## config.mk

```make
export PLATFORM = sky130hd
export DESIGN_NAME = interval_timer
export DESIGN_NICKNAME = d
export VERILOG_FILES = /design/src/logic/interval_timer_pkg.sv /design/src/logic/level_sync.sv /design/src/logic/interval_counter.sv /design/src/logic/interval_timer.sv
export VERILOG_INCLUDE_DIRS = /design/src /design/src/logic
export SDC_FILE = /design/constraint.sdc
export NUM_CORES = 1
export LEC_CHECK = 0
export BUFFER_PORTS_ARGS = -buffer_cell sky130_fd_sc_hd__buf_2
export CAP_MARGIN = 10
export CORE_AREA = 2 2 137 99
export CTS_CLUSTER_DIAMETER = 60
export DETAILED_ROUTE_END_ITERATION = 10
export DIE_AREA = 0 0 139 101
export PLACE_DENSITY_LB_ADDON = 0.3
export SYNTH_ARGS = -nofsm -noshare
export SYNTH_HDL_FRONTEND = slang
export SYNTH_SLANG_ARGS = --single-unit
```

## constraint.sdc

```tcl
create_clock -name i_clk -period 3.1 [get_ports i_clk]
set_input_delay 0 -clock i_clk [delete_from_list [all_inputs] [get_ports i_clk]]
set_output_delay 0 -clock i_clk [all_outputs]
set_load 0.01 [all_outputs]
```
[src/rtl/sarb_fifo.v]
// sarb_fifo.v: small staging fifo with valid/ready on both sides
// assumes one clock; flags are registered
`timescale 1ns/1ps
module sarb_fifo #(
  parameter W = 13,
  parameter D = 16,
  parameter AW = 4
) (
  input wire clk,
  input wire rst_n,
  input wire in_valid,
  output reg in_ready,
  input wire [W-1:0] in_data,
  output reg out_valid,
  input wire out_ready,
  output wire [W-1:0] out_data
);
  reg [W-1:0] mem [0:D-1];
  reg [AW-1:0] wp_r;
  reg [AW-1:0] rp_r;
  reg [AW:0] cnt_r;
  reg [AW:0] cnt_nxt;
  wire push = in_valid & in_ready;
  wire pop = out_valid & out_ready;

  assign out_data = mem[rp_r];

  always @* begin
    cnt_nxt = cnt_r;
    if (push & ~pop)
      cnt_nxt = cnt_r + 1'b1;
    else if (pop & ~push)
      cnt_nxt = cnt_r - 1'b1;
  end

  always @(posedge clk) begin
    if (push)
      mem[wp_r] <= in_data;
  end

  always @(posedge clk) begin
    if (!rst_n) begin
      wp_r <= {AW{1'b0}};
      rp_r <= {AW{1'b0}};
      cnt_r <= {(AW+1){1'b0}};
      in_ready <= 1'b0;
      out_valid <= 1'b0;
    end else begin
      if (push)
        wp_r <= wp_r + 1'b1;
      if (pop)
        rp_r <= rp_r + 1'b1;
      cnt_r <= cnt_nxt;
      in_ready <= (cnt_nxt != D[AW:0]);
      out_valid <= (cnt_nxt != {(AW+1){1'b0}});
    end
  end
endmodule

Work required →
Give back the complete material verbatim.

Solution to the exercise →
## config.mk

```make
export PLATFORM = sky130hd
export DESIGN_NAME = interval_timer
export DESIGN_NICKNAME = d
export VERILOG_FILES = /design/src/logic/interval_timer_pkg.sv /design/src/logic/level_sync.sv /design/src/logic/interval_counter.sv /design/src/logic/interval_timer.sv
export VERILOG_INCLUDE_DIRS = /design/src /design/src/logic
export SDC_FILE = /design/constraint.sdc
export NUM_CORES = 1
export LEC_CHECK = 0
export BUFFER_PORTS_ARGS = -buffer_cell sky130_fd_sc_hd__buf_2
export CAP_MARGIN = 10
export CORE_AREA = 2 2 137 99
export CTS_CLUSTER_DIAMETER = 60
export DETAILED_ROUTE_END_ITERATION = 10
export DIE_AREA = 0 0 139 101
export PLACE_DENSITY_LB_ADDON = 0.3
export SYNTH_ARGS = -nofsm -noshare
export SYNTH_HDL_FRONTEND = slang
export SYNTH_SLANG_ARGS = --single-unit
```

## constraint.sdc

```tcl
create_clock -name i_clk -period 3.1 [get_ports i_clk]
set_input_delay 0 -clock i_clk [delete_from_list [all_inputs] [get_ports i_clk]]
set_output_delay 0 -clock i_clk [all_outputs]
set_load 0.01 [all_outputs]
```
[src/rtl/sarb_fifo.v]
// sarb_fifo.v: small staging fifo with valid/ready on both sides
// assumes one clock; flags are registered
`timescale 1ns/1ps
module sarb_fifo #(
  parameter W = 13,
  parameter D = 16,
  parameter AW = 4
) (
  input wire clk,
  input wire rst_n,
  input wire in_valid,
  output reg in_ready,
  input wire [W-1:0] in_data,
  output reg out_valid,
  input wire out_ready,
  output wire [W-1:0] out_data
);
  reg [W-1:0] mem [0:D-1];
  reg [AW-1:0] wp_r;
  reg [AW-1:0] rp_r;
  reg [AW:0] cnt_r;
  reg [AW:0] cnt_nxt;
  wire push = in_valid & in_ready;
  wire pop = out_valid & out_ready;

  assign out_data = mem[rp_r];

  always @* begin
    cnt_nxt = cnt_r;
    if (push & ~pop)
      cnt_nxt = cnt_r + 1'b1;
    else if (pop & ~push)
      cnt_nxt = cnt_r - 1'b1;
  end

  always @(posedge clk) begin
    if (push)
      mem[wp_r] <= in_data;
  end

  always @(posedge clk) begin
    if (!rst_n) begin
      wp_r <= {AW{1'b0}};
      rp_r <= {AW{1'b0}};
      cnt_r <= {(AW+1){1'b0}};
      in_ready <= 1'b0;
      out_valid <= 1'b0;
    end else begin
      if (push)
        wp_r <= wp_r + 1'b1;
      if (pop)
        rp_r <= rp_r + 1'b1;
      cnt_r <= cnt_nxt;
      in_ready <= (cnt_nxt != D[AW:0]);
      out_valid <= (cnt_nxt != {(AW+1){1'b0}});
    end
  end
endmodule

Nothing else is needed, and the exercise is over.